As indicated before, a Lustre Client patch (for LU-12682) has been developed to allow for the application's transparent access to the DAOS container's data from a Lustre foreign file/dir.

This patch can be found at https://review.whamcloud.com/35856 and has been landed onto master but is still not integrated with an official Lustre version. This patch must be applied on top of the selected Lustre version's source tree.

After any conflicts are resolved, Lustre must be built and the generated RPMs installed on client nodes by following the instructions at https://wiki.whamcloud.com/display/PUB/Building+Lustre+from+Source.

The Lustre client mount command must use the new foreign_symlink=<absolute_path> option to set the prefix to be used in front of the <pool-UUID>/<cont-UUID> relative path, based on pool/container information being extracted from the LOV/LMV foreign symlink EAs. This can be configured by dynamically modifying both foreign_symlink_[enable,prefix] parameters for each Lustre client mount, using the lctl set_param llite/*/foreign_symlink_[enable,prefix]=[0|1,<path>] command. The Dfuse instance will then use this prefix to mount/expose all DAOS pools, or use <prefix>/<pool-UUID>[/<cont-UUID>] to mount a single pool/container.

To allow non-root/admin users to use the llapi_set_dirstripe() API (like the daos cont create command with --path option), or the lfs setdirstripe command, the Lustre MDS servers configuration must be modified accordingly by running the lctl set_param mdt/*/enable_remote_dir_gid=-1 command.

Additionally, there is a feature available to provide a customized format of LOV/LMV EAs, apart from the default <pool-UUID>/<cont-UUID>, through the llite/*/foreign_symlink_upcall tunable. This provides the path of a user-land upcall, that will indicate where to extract <pool-UUID> and <cont-UUID> in the LOV/LMV EAs, using a series of [pos, len] tuples and constant strings. lustre/utils/l_foreign_symlink.c is a helper example in the Lustre source code.

Data Migration

Migration to/from a POSIX filesystem

A dataset mover tool is under development to move a snapshot of a DAOS POSIX container or DAOS HDF5 container to a POSIX filesystem and vice versa.
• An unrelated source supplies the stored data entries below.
===== config.mk =====
export PLATFORM = sky130hd
export DESIGN_NAME = three_channel_servo_pwm
export DESIGN_NICKNAME = d
export VERILOG_FILES = /design/src/rtl/tcsp_pkg.sv /design/src/rtl/three_channel_servo_pwm.sv /design/src/rtl/tcsp_in_reg.sv /design/src/rtl/tcsp_width_calc.sv /design/src/rtl/tcsp_core.sv
export SDC_FILE = /design/constraint.sdc
export NUM_CORES = 1
export LEC_CHECK = 0
export BUFFER_PORTS_ARGS = -buffer_cell sky130_fd_sc_hd__buf_2
export CORE_AREA = 2 2 205 227
export CTS_CLUSTER_SIZE = 8
export DETAILED_ROUTE_END_ITERATION = 8
export DIE_AREA = 0 0 207 229
export PLACE_DENSITY_LB_ADDON = 0.12
export SLEW_MARGIN = 30
export SYNTH_ARGS = -nofsm -noshare
export SYNTH_HDL_FRONTEND = slang
export SYNTH_SLANG_ARGS = --single-unit

===== constraint.sdc =====
create_clock -name clock -period 16.5 [get_ports clock]
set_input_delay 0.825 -clock clock [delete_from_list [all_inputs] [get_ports clock]]
set_output_delay 0.825 -clock clock [all_outputs]
set_load 0.1 [all_outputs]

===== src/rtl/tcsp_pkg.sv =====
// Shared types, codes and constants for the three-channel servo PWM block.
`default_nettype none

package tcsp_pkg;

   localparam int CNT_BITS_DEF = 12;
   localparam int CFG_BITS     = 12;
   localparam int SAMPLE_BITS  = 10;
   localparam int NUM_CH       = 3;
   localparam int CH_BITS      = 2;
   localparam int PROD_BITS    = SAMPLE_BITS + CFG_BITS;

   localparam logic [CFG_BITS-1:0]    PERIOD_RESET = 12'd1806;
   localparam logic [CFG_BITS-1:0]    PMAX_RESET   = 12'd225;
   localparam logic [CFG_BITS-1:0]    PSPAN_RESET  = 12'd180;
   localparam logic [CFG_BITS-1:0]    WIDTH_RESET  = 12'd45;
   localparam logic [SAMPLE_BITS-1:0] FULL_SCALE   = 10'd1023;
   localparam logic [CH_BITS-1:0]     LAST_CH      = 2'd2;

   // opcode values
   localparam logic OP_TICK   = 1'b0;
   localparam logic OP_SAMPLE = 1'b1;

   // register indexes
   localparam logic [1:0] CSR_PERIOD = 2'd0;
   localparam logic [1:0] CSR_PMAX   = 2'd1;
   localparam logic [1:0] CSR_PSPAN  = 2'd2;

   typedef struct packed {
      logic                   opcode;
      logic [SAMPLE_BITS-1:0] sample;
   } item_type;

   typedef struct packed {
      logic [CH_BITS-1:0] channel_select;
      logic               start_conversion;
      logic [NUM_CH-1:0]  levels;   // bit 0 = servo one
   } result_type;

endpackage

`default_nettype wire


===== src/rtl/three_channel_servo_pwm.sv =====
// An accepted request word passes the input register, then the result register, to its response word.
// Throughput: one word per cycle while the response side does not stall; the width update runs
// in the same cycle as the third sample, through three constant-divide width units.
// Reset (synchronous, active high): counter, channel, samples and levels
// clear, pulse widths load 45, registers load their default values.
`default_nettype none

module three_channel_servo_pwm
   import tcsp_pkg::*;
#(
   parameter int COUNT_BITS = CNT_BITS_DEF
)(
   input  wire logic                clock,
   input  wire logic                reset,
   input  wire logic                csr_we,
   input  wire logic [1:0]          csr_addr,
   input  wire logic [CFG_BITS-1:0] csr_wdata,
   input  wire logic                req_tvalid,
   output logic                     req_tready,
   input  wire logic [15:0]         req_tdata,   // [9:0] sample, rest zero
   input  wire logic                req_tuser,   // [0] opcode
   output logic                     rsp_tvalid,
   input  wire logic                rsp_tready,
   output logic [7:0]               rsp_tdata    // [0] servo_one_level,
                                                 // [1] servo_two_level,
                                                 // [2] servo_three_level,
                                                 // [3] start_conversion,
                                                 // [5:4] channel_select
);

   item_type   req_item;
   item_type   item;
   logic       item_valid;
   logic       advance;
   result_type rsp_word;

   assign req_item.opcode = req_tuser;
   assign req_item.sample = req_tdata[SAMPLE_BITS-1:0];

   tcsp_in_reg u_in_reg (
      .clock      (clock),
      .reset      (reset),
      .req_tvalid (req_tvalid),
      .req_tready (req_tready),
      .req_item   (req_item),
      .advance    (advance),
      .item_valid (item_valid),
      .item       (item)
   );

   tcsp_core #(
      .COUNT_BITS (COUNT_BITS)
   ) u_core (
      .clock      (clock),
      .reset      (reset),
      .csr_we     (csr_we),
      .csr_addr   (csr_addr),
      .csr_wdata  (csr_wdata),
      .item_valid (item_valid),
      .item       (item),
      .advance    (advance),
      .rsp_tvalid (rsp_tvalid),
      .rsp_tready (rsp_tready),
      .rsp_word   (rsp_word)
   );

   assign rsp_tdata = {2'b00, rsp_word.channel_select, rsp_word.start_conversion,
                       rsp_word.levels};

endmodule

`default_nettype wire


===== src/rtl/tcsp_in_reg.sv =====
// Input register for the request channel.
`default_nettype none

module tcsp_in_reg
   import tcsp_pkg::*;
(
   input  wire logic     clock,
   input  wire logic     reset,
   input  wire logic     req_tvalid,
   output logic          req_tready,
   input  wire item_type req_item,
   input  wire logic     advance,
   output logic          item_valid,
   output item_type      item
);

   logic     valid_ff, valid_in;
   item_type item_ff, item_in;

   // take a new word when empty or when the held one moves on
   assign req_tready = !valid_ff || advance;

   always_comb begin
      valid_in = valid_ff;
      item_in  = item_ff;
      if (req_tready) begin
         valid_in = req_tvalid;
         if (req_tvalid) begin
            item_in = req_item;
         end
      end
   end

   always_ff @(posedge clock) begin
      if (reset) begin
         valid_ff <= 1'b0;
      end else begin
         valid_ff <= valid_in;
      end
      item_ff <= item_in;
   end

   assign item_valid = valid_ff;
   assign item       = item_ff;

endmodule

`default_nettype wire


===== src/rtl/tcsp_width_calc.sv =====
// Pulse width from one sample: max - sample*span/1023, floored at zero.
`default_nettype none

module tcsp_width_calc
   import tcsp_pkg::*;
(
   input  wire logic [SAMPLE_BITS-1:0] sample,
   input  wire logic [CFG_BITS-1:0]    pulse_span,
   input  wire logic [CFG_BITS-1:0]    pulse_max,
   output logic      [CFG_BITS-1:0]    width
);

   localparam int EST_BITS = PROD_BITS + 1;
   localparam int Q_BITS   = EST_BITS - SAMPLE_BITS;

   logic [PROD_BITS-1:0] prod;
   logic [EST_BITS-1:0]  est_sum;
   logic [Q_BITS-1:0]    q_est;
   logic [EST_BITS-1:0]  rem;
   logic [Q_BITS-1:0]    drop_full;
   logic [CFG_BITS-1:0]  drop;

   always_comb begin
      prod    = PROD_BITS'(sample) * PROD_BITS'(pulse_span);
      // x/1023 ~ (x + x/1024)/1024, low by at most one
      est_sum = EST_BITS'(prod) + EST_BITS'(prod >> SAMPLE_BITS);
      q_est   = Q_BITS'(est_sum >> SAMPLE_BITS);
      // remainder = x - 1023*q = x - 1024*q + q
      rem     = EST_BITS'(prod) - (EST_BITS'(q_est) << SAMPLE_BITS) + EST_BITS'(q_est);
      drop_full = (rem >= EST_BITS'(FULL_SCALE)) ? q_est + Q_BITS'(1) : q_est;
      drop    = CFG_BITS'(drop_full);
      width   = (drop > pulse_max) ? '0 : pulse_max - drop;
   end

endmodule

`default_nettype wire


===== src/rtl/tcsp_core.sv =====
// Period counter, sample store, width update and result register.
`default_nettype none

module tcsp_core
   import tcsp_pkg::*;
#(
   parameter int COUNT_BITS = CNT_BITS_DEF
)(
   input  wire logic                clock,
   input  wire logic                reset,
   input  wire logic                csr_we,
   input  wire logic [1:0]          csr_addr,
   input  wire logic [CFG_BITS-1:0] csr_wdata,
   input  wire logic                item_valid,
   input  wire item_type            item,
   output logic                     advance,
   output logic                     rsp_tvalid,
   input  wire logic                rsp_tready,
   output result_type               rsp_word
);

   localparam int CMP_BITS = (COUNT_BITS > CFG_BITS) ? COUNT_BITS : CFG_BITS;

   logic [CFG_BITS-1:0]    period_ff, period_in;
   logic [CFG_BITS-1:0]    pmax_ff, pmax_in;
   logic [CFG_BITS-1:0]    pspan_ff, pspan_in;
   logic [COUNT_BITS-1:0]  count_ff, count_in;
   logic [CH_BITS-1:0]     chan_ff, chan_in;
   logic [SAMPLE_BITS-1:0] samples_ff [NUM_CH];
   logic [SAMPLE_BITS-1:0] samples_in [NUM_CH];
   logic [CFG_BITS-1:0]    widths_ff  [NUM_CH];
   logic [CFG_BITS-1:0]    widths_in  [NUM_CH];
   logic [NUM_CH-1:0]      levels_ff, levels_in;
   logic                   rsp_valid_ff, rsp_valid_in;
   result_type             rsp_ff, rsp_in;

   logic [SAMPLE_BITS-1:0] calc_sample [NUM_CH];
   logic [CFG_BITS-1:0]    calc_width  [NUM_CH];
   logic [COUNT_BITS-1:0]  count_inc;
   logic                   wrap;

   assign advance = item_valid && (!rsp_valid_ff || rsp_tready);

   // the sample being delivered replaces the stored one of its channel
   for (genvar k = 0; k < NUM_CH; k++) begin : g_calc
      assign calc_sample[k] = (chan_ff == CH_BITS'(k)) ? item.sample : samples_ff[k];
      tcsp_width_calc u_width (
         .sample     (calc_sample[k]),
         .pulse_span (pspan_ff),
         .pulse_max  (pmax_ff),
         .width      (calc_width[k])
      );
   end

   always_comb begin
      period_in = period_ff;
      pmax_in   = pmax_ff;
      pspan_in  = pspan_ff;
      if (csr_we) begin
         unique case (csr_addr)
            CSR_PERIOD: period_in = csr_wdata;
            CSR_PMAX:   pmax_in   = csr_wdata;
            CSR_PSPAN:  pspan_in  = csr_wdata;
            default:    ;
         endcase
      end
   end

   always_comb begin
      count_inc  = count_ff + COUNT_BITS'(1);
      wrap       = CMP_BITS'(count_inc) >= CMP_BITS'(period_ff);
      count_in   = count_ff;
      chan_in    = chan_ff;
      samples_in = samples_ff;
      widths_in  = widths_ff;
      levels_in  = levels_ff;
      rsp_in     = rsp_ff;

      if (advance) begin
         rsp_in.start_conversion = 1'b0;
         if (item.opcode == OP_TICK) begin
            count_in = wrap ? '0 : count_inc;
            for (int k = 0; k < NUM_CH; k++) begin
               levels_in[k] = CMP_BITS'(count_in) < CMP_BITS'(widths_ff[k]);
            end
            rsp_in.start_conversion = wrap;
         end else begin
            for (int k = 0; k < NUM_CH; k++) begin
               samples_in[k] = calc_sample[k];
            end
            if (chan_ff >= LAST_CH) begin
               chan_in   = '0;
               widths_in = calc_width;
            end else begin
               chan_in = chan_ff + CH_BITS'(1);
            end
         end
         rsp_in.levels         = levels_in;
         rsp_in.channel_select = chan_in;
      end

      rsp_valid_in = advance ? 1'b1 : (rsp_tready ? 1'b0 : rsp_valid_ff);
   end

   always_ff @(posedge clock) begin
      if (reset) begin
         period_ff    <= PERIOD_RESET;
         pmax_ff      <= PMAX_RESET;
         pspan_ff     <= PSPAN_RESET;
         count_ff     <= '0;
         chan_ff      <= '0;
         levels_ff    <= '0;
         rsp_valid_ff <= 1'b0;
         for (int k = 0; k < NUM_CH; k++) begin
            samples_ff[k] <= '0;
            widths_ff[k]  <= WIDTH_RESET;
         end
      end else begin
         period_ff    <= period_in;
         pmax_ff      <= pmax_in;
         pspan_ff     <= pspan_in;
         count_ff     <= count_in;
         chan_ff      <= chan_in;
         levels_ff    <= levels_in;
         rsp_valid_ff <= rsp_valid_in;
         samples_ff   <= samples_in;
         widths_ff    <= widths_in;
      end
      rsp_ff <= rsp_in;
   end

   assign rsp_tvalid = rsp_valid_ff;
   assign rsp_word   = rsp_ff;

endmodule

`default_nettype wire


Yosys cells after proc, flatten, opt, wreduce, memory -nomap -nowiden
Cells that the tools add are included.
{ "totals": {"mem_bits_rw": 0, "memories": 0, "latchBits": 0, "out_inout_bits": 10, "rom_bits": 0, "reg_bits": 138, "wordCells": 85} }
{ "classes": {"n_addsub": 17, "n_div": 0, "n_mul": 3, "reduce_logical": 15, "bitwise": 1, "eq_ne": 4, "order_cmp": 11, "muxes": 15, "shifts": 0} }
{ "op_table": {"columns": ["cell", "n"], "rows": [
  ["$mux W12", 7],
  ["$add A22 B12 Y23", 3],
  ["$add A23 B13 Y23", 3],
  ["$ge A23 B10 Y1 const B", 3],
  ["$sub A22 B23 Y23", 3],
  ["$mul A10 B12 Y22", 3],
  ["$add A12 B1 Y12 const B", 4],
  ["$gt A12 B12 Y1", 3],
  ["$lt A12 B12 Y1", 3],
  ["$sub A12 B12 Y12", 3],
  ["$mux W10", 3],
  ["$ge A12 B12 Y1", 1],
  ["$reduce_and A2 Y1", 6],
  ["$eq A2 B1 Y1 const B", 2],
  ["$eq A2 B2 Y1 const B", 2],
  ["$logic_not A2 Y1", 2],
  ["$mux W2", 2],
  ["$mux W3", 1],
  ["$reduce_and A3 Y1", 1],
  ["$add A2 B1 Y2 const B", 1],
  ["$ge A2 B2 Y1 const B", 1],
  ["$logic_not A1 Y1", 2],
  ["$logic_or A1 B1 Y1", 2],
  ["$mux W1", 2],
  ["other kinds (3)", 3]
]} }

Longest topological paths before layout
{ "logic_depth": {"word_depth": 10, "depth_mapped": 65} }

By module
Synthesis repeated with hierarchy kept, for this count alone.
{ "unflattened": {"cells_unflattened": 3461, "hier_area_um2": 27973.1} }
{ "by_module_without_submodules": {"columns": ["mod", "n_inst", "seq_area_each_um2", "area_each_um2", "cells_each"], "rows": [
  ["tcsp_width_calc at u_core.g_calc[1].u_width", 1, 0.0, 7438.4, 967],
  ["tcsp_width_calc at u_core.g_calc[0].u_width", 1, 0.0, 7185.6, 912],
  ["tcsp_width_calc at u_core.g_calc[2].u_width", 1, 0.0, 6726.5, 840],
  ["tcsp_core", 1, 2582.5, 6218.5, 723],
  ["tcsp_in_reg", 1, 350.3, 385.4, 16],
  ["three_channel_servo_pwm", 1, 0.0, 18.8, 3]
]} }

Worst setup path before layout
OpenSTA, ideal clock, no wires.
{ "synth_timing": {"path_kind": "reg2reg", "startpoint": "register u_core.chan_ff[1]", "endpoint": "register u_core.widths_ff[6] (netlist bit)", "arrival_time_ps": 13792, "n_path_buf": 6, "slack_ps": 2638, "setup_ps": 70, "period_less_slack_ps": 13862, "path_stages_with_launch": 57, "cell_sequence": "dfxtp_1 -> buf_6 -> and2b_1 -> buf_4 -> clkbuf_1 -> mux2_2 -> clkbuf_1 -> and2_1 -> fa_1 -> fa_1 -> fa_1 -> fa_1 -> inv_1 -> fa_1 -> inv_1 -> ha_1 -> a21oi_1 -> o21bai_1 -> (+21 left out) -> o21ai_0 -> a21oi_1 -> or4_1 -> nor4_4 -> mux2_2 -> fa_1 -> nor2b_1 -> o21ai_0 -> a21oi_1 -> o21ai_0 -> a21oi_1 -> o21ai_0 -> a21oi_1 -> o21ai_0 -> a21oi_1 -> clkbuf_1 -> nand4b_1 -> a21oi_1"} }
{ "synth_between": {"elab_chain_len": 10, "elab_cells_between_ends": 14} }
{ "synth_rtl": {"columns": ["item", "line", "rtl"], "rows": [
  ["start, declared", "tcsp_core.sv:28", "logic [CH_BITS-1:0] chan_ff, chan_in;"],
  ["start signal, assigned", "tcsp_core.sv:123", "chan_ff <= chan_in;"],
  ["$eq A2 B2 Y1", "tcsp_core.sv:46", "assign calc_sample[k] = (chan_ff == CH_BITS'(k)) ? item.sample : samples_ff[k];"],
  ["$mux W10", "tcsp_core.sv:46", null],
  ["$mul A10 B12 Y22", "tcsp_width_calc.sv:24", "prod = PROD_BITS'(sample) * PROD_BITS'(pulse_span);"],
  ["$add A22 B12 Y23", "tcsp_width_calc.sv:26", "est_sum = EST_BITS'(prod) + EST_BITS'(prod >> SAMPLE_BITS);"],
  ["$sub A22 B23 Y23", "tcsp_width_calc.sv:29", "rem = EST_BITS'(prod) - (EST_BITS'(q_est) << SAMPLE_BITS) + EST_BITS'(q_est);"],
  ["$add A23 B13 Y23", "tcsp_width_calc.sv:29", null],
  ["$ge A23 B10 Y1", "tcsp_width_calc.sv:30", "drop_full = (rem >= EST_BITS'(FULL_SCALE)) ? q_est + Q_BITS'(1) : q_est;"],
  ["$mux W12", "tcsp_width_calc.sv:30", null],
  ["$sub A12 B12 Y12 / $gt A12 B12 Y1 (equally long branches)", "tcsp_width_calc.sv:32", "width = (drop > pulse_max) ? '0 : pulse_max - drop;"],
  ["$mux W12", "tcsp_width_calc.sv:32", null],
  ["end signal, assigned", "tcsp_core.sv:127", "widths_ff <= widths_in;"],
  ["end, declared", "tcsp_core.sv:31", "logic [CFG_BITS-1:0] widths_ff [NUM_CH];"]
]} }
Parallel ways exist; a longest one is shown, timed or not.
A chain may end at the register's enable or synchronous reset.

Worst setup path in the final report
{ "layout_timing": {"startpoint": "register u_core.chan_ff[1]", "endpoint": "register u_core.widths_ff[0] (netlist bit)"} }
Same word-level chain as after synthesis.

==> impl_metrics.env <==
export IMPL_grt_ovfl_total=0
export IMPL_cp_start_kind="register"
export IMPL_path_max_fanout=13
export IMPL_multi_input_area_mm2=0.02161
export IMPL_cts_path_max_buffers=2
export IMPL_routed_via_density=5.932
export IMPL_ys_flop_type="dfxtp_1"
export IMPL_drv_cap=0
export IMPL_clock_latency_ns=0.44
export IMPL_routedWlPerCell_um=17.89
export IMPL_avgSynthCellArea_um2=8.034
export IMPL_firstDrtPassIters=5
export IMPL_grt_pass1_wl_um=115100
export IMPL_p_per_area_mw_per_mm2=188.8
export IMPL_final_setup_skew_ns=0.01143
export IMPL_cts_setup_buffers=0
export IMPL_synthArstFlopShare_pct=0
export IMPL_ir_drop_mv=0.3765
export IMPL_slew_limit_headroom_pct=39.93
export IMPL_finalMaxSlewViolations=0
export IMPL_ys_types=100
export IMPL_hpwl_um=56810
export IMPL_register_area_mm2=0.002933
export IMPL_worst_pin_slew_ns=0.9011
export IMPL_netlist_area_mm2=0.02685
export IMPL_hold_start="u_core.widths_ff[7]$_SDFFE_PP0P_"
export IMPL_clkTransAtPathRegs_ns=0.06
export IMPL_endpoint_kind="register"
export IMPL_ys_seq_area_share_pct=10.92
export IMPL_dieArea_mm2=0.04740
export IMPL_cts_resized=0
export IMPL_start_util_pct=59.48
export IMPL_drive_gt1_share_pct=5.314
export IMPL_vias=23130
export IMPL_outcome="complete, no violations"
export IMPL_gp_congestion=0.9384
export IMPL_cts_tree="built"
export IMPL_finalHoldViolations=0
export IMPL_diodes=0
export IMPL_regToRegSetupSlack_ns=0.90
export IMPL_fp_dieW_um=207
export IMPL_hp_class="register to register"
export IMPL_stdcell_area_mm2=0.02815
export IMPL_setup_viol=0
export IMPL_r2r_end="u_core.widths_ff[0]$_SDFFE_PP1P_"
export IMPL_whs_path_depth=2
export IMPL_synth_cells=3342
export IMPL_min_period_ns=15.60
export IMPL_crit_arrival_ns=15.92
export IMPL_slowest_stage="a2111oi_0"
export IMPL_worst_hold_path_endpoint="u_core.widths_ff[7]$_SDFFE_PP0P_"
export IMPL_fmax_ghz=0.06410
export IMPL_drc=0
export IMPL_drt_total_wl_um=69790
export IMPL_p_leak_nw=14.02
export IMPL_row_count=82
export IMPL_core_mm2=0.04514
export IMPL_antenna_found_initial=0
export IMPL_synth_warnings=0
export IMPL_antenna_left=0
export IMPL_rsz0062_at_grt="false"
export IMPL_startpoint="u_core.chan_ff[1]$_SDFFE_PP0P_"
export IMPL_area_delta_synth_final_pct=4.837
export IMPL_first_global_vias=23320
export IMPL_drt_iter0_drc=1438
export IMPL_dpl_cell_area_mm2=0.02751
export IMPL_worst_path_largest_cell_delay_ns=0.68
export IMPL_clock_sinks=138
export IMPL_synth_enable_flop_cells=17
export IMPL_worstPathRequired_ns=16.82
export IMPL_grt_max_degree=75
export IMPL_clk_root_buffer_cell="clkbuf_16"
export IMPL_ys_seq_elements=138
export IMPL_cts_made_buffers=17
export IMPL_r2r_cells=54
export IMPL_criticalPathCategory="register to register"
export IMPL_fin_crit_sh_pct=94.55
export IMPL_cts_htree_levels=4
export IMPL_final_util_pct=62.36
export IMPL_r2r_start="u_core.chan_ff[1]$_SDFFE_PP0P_"
export IMPL_final_nets=3975
export IMPL_port_buffers=37
export IMPL_track_usage_pct=29.35
export IMPL_crit_family="adder cells"
export IMPL_critical_path_buf_inv_count=6
export IMPL_ios=46
export IMPL_hold_buffers=0
export IMPL_die_h_um=229
export IMPL_fill_cells=4024
export IMPL_setup_tns_ns=0
area by class of cell:
cell class / count / share of cell area [%]
clock inverter: 15 / 0.7467
clock buffer: 17 / 1.511
timing repair buffer: 69 / 1.520
tap: 588 / 2.614
multi-input combinational: 2591 / 76.76
inverter: 482 / 6.427
sequential: 138 / 10.42
layer usage:
layer  wire (um)  vias up  GRT usage (%)
met1       29560    11240          36.85
met5           0        -              0
met2       34860      645          52.88
li1            -    11110              -
met3        3132      143          2.537
met4        2236        0          9.888
Yosys cell counts (all sizes together) (12+ instances only):
cell,count,area [um2]
a211o,13,113.9
a211oi,39,297.8
a21boi,18,135.1
a21o,48,360.4
a21oi,190,965.9
a31oi,16,112.6
and2,123,769.5
and3,18,112.6
clkbuf,122,457.9
dfxtp,121,2422
edfxtp,17,510.5
fa,243,4865
ha,397,4967
inv,482,1809
mux2,26,292.8
mux2i,27,270.3
nand2,302,1134
nand2b,52,332.8
nand3,55,275.3
nand3b,17,127.6
nand4,31,193.9
nor2,249,934.7
nor2b,120,750.7
nor3,63,325.3
nor4,14,108.9
o211ai,24,198.9
o21a,32,240.2
o21ai,110,550.5
o31ai,18,145.1
or3,12,75.07
xnor2,117,1059
xor2,47,411.6
placed cells by master (no fill, tap or decap), drive strengths merged, types with 52 or more instances in the layout:
| cell | netlist | layout |
|---|---|---|
| inv | 482 | 489 |
| ha | 397 | 397 |
| nand2 | 302 | 302 |
| nor2 | 249 | 249 |
| fa | 243 | 243 |
| a21oi | 190 | 190 |
| and2 | 123 | 123 |
| dfxtp | 121 | 121 |
| nor2b | 120 | 120 |
| xnor2 | 117 | 117 |
| o21ai | 110 | 110 |
| buf | 10 | 69 |
| nor3 | 63 | 63 |
| nand3 | 55 | 55 |
| nand2b | 52 | 52 |
where the power goes:
| part | switching [mW] | internal [mW] | leakage [nW] |
|---|---|---|---|
| Clock | 0.163 | 0.256 | 0.315 |
| Combinational | 2.69 | 1.84 | 12.6 |
| Sequential | 0.0145 | 0.351 | 1.15 |
how the worst max path moves through the flow:
stage,endpoint,slack [ns],cells past startpoint
finish,u_core.widths_ff[0]$_SDFFE_PP1P_,0.90,54
global placement,u_core.widths_ff[0]$_SDFFE_PP1P_,1.34,51
CTS,u_core.widths_ff[0]$_SDFFE_PP1P_,0.99,51
global route,u_core.widths_ff[29]$_SDFFE_PP1P_,0.07,53
floorplan,u_core.widths_ff[6]$_SDFFE_PP0P_,2.64,56
detailed placement,u_core.widths_ff[0]$_SDFFE_PP1P_,1.05,51
registers in the layout, summed over array words and instances (netlist names):
register	flops
u_core.levels_ff	3
u_core.pmax_ff	12
u_in_reg.item	11
u_core.chan_ff	2
u_core.rsp_tvalid	1
u_core.pspan_ff	12
u_core.count_ff	12
u_in_reg.item_valid	1
u_core.rsp_word	6
u_core.samples_ff	30
u_core.period_ff	12
u_core.widths_ff	36
tightest hold or removal path: stages (launching register included):
cell	delay [ns]
dfxtp_1	0.31
nand2_1	0.05
a21oi_1	0.05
The copy will be performed at the POSIX or HDF5 level. (The MPI-IO ROMIO ADIO driver for DAOS also uses DAOS POSIX containers.) For DAOS HDF5 containers, the resulting HDF5 file in the POSIX filesystem will be accessible through the native HDF5 connector with the POSIX VFD.
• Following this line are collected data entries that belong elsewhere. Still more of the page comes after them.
$ cat config.mk
export PLATFORM = sky130hd
export DESIGN_NAME = psubc_front
export DESIGN_NICKNAME = d
export VERILOG_FILES = /design/src/sv/psubc_pkg.sv /design/src/sv/psubc_front.sv
export SDC_FILE = /design/constraint.sdc
export NUM_CORES = 1
export LEC_CHECK = 0
export ABC_AREA = 1
export BUFFER_PORTS_ARGS = -buffer_cell sky130_fd_sc_hd__buf_2
export CAP_MARGIN = 20
export CORE_MARGIN = 5
export CORE_UTILIZATION = 45
export DETAILED_ROUTE_END_ITERATION = 8
export PLACE_DENSITY = 0.8
export SETUP_SLACK_MARGIN = 0.3
export SYNTH_ARGS = -nofsm -noshare
export SYNTH_HDL_FRONTEND = slang
export SYNTH_SLANG_ARGS = --single-unit
$ cat constraint.sdc
create_clock -name clk -period 2.7 [get_ports clk]
set_input_delay 0.27 -clock clk [delete_from_list [all_inputs] [get_ports clk]]
set_output_delay 0.27 -clock clk [all_outputs]
set_load 0.1 [all_outputs]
The first version of the data mover tool is currently scheduled for DAOS v1.4.

Container Parking

The mover tool will also eventually support the ability to serialize and deserialize a DAOS container to a set of POSIX files that can be stored or "parked" in an external POSIX filesystem. This transformation is agnostic to the data model and container type and will retain all DAOS internal metadata.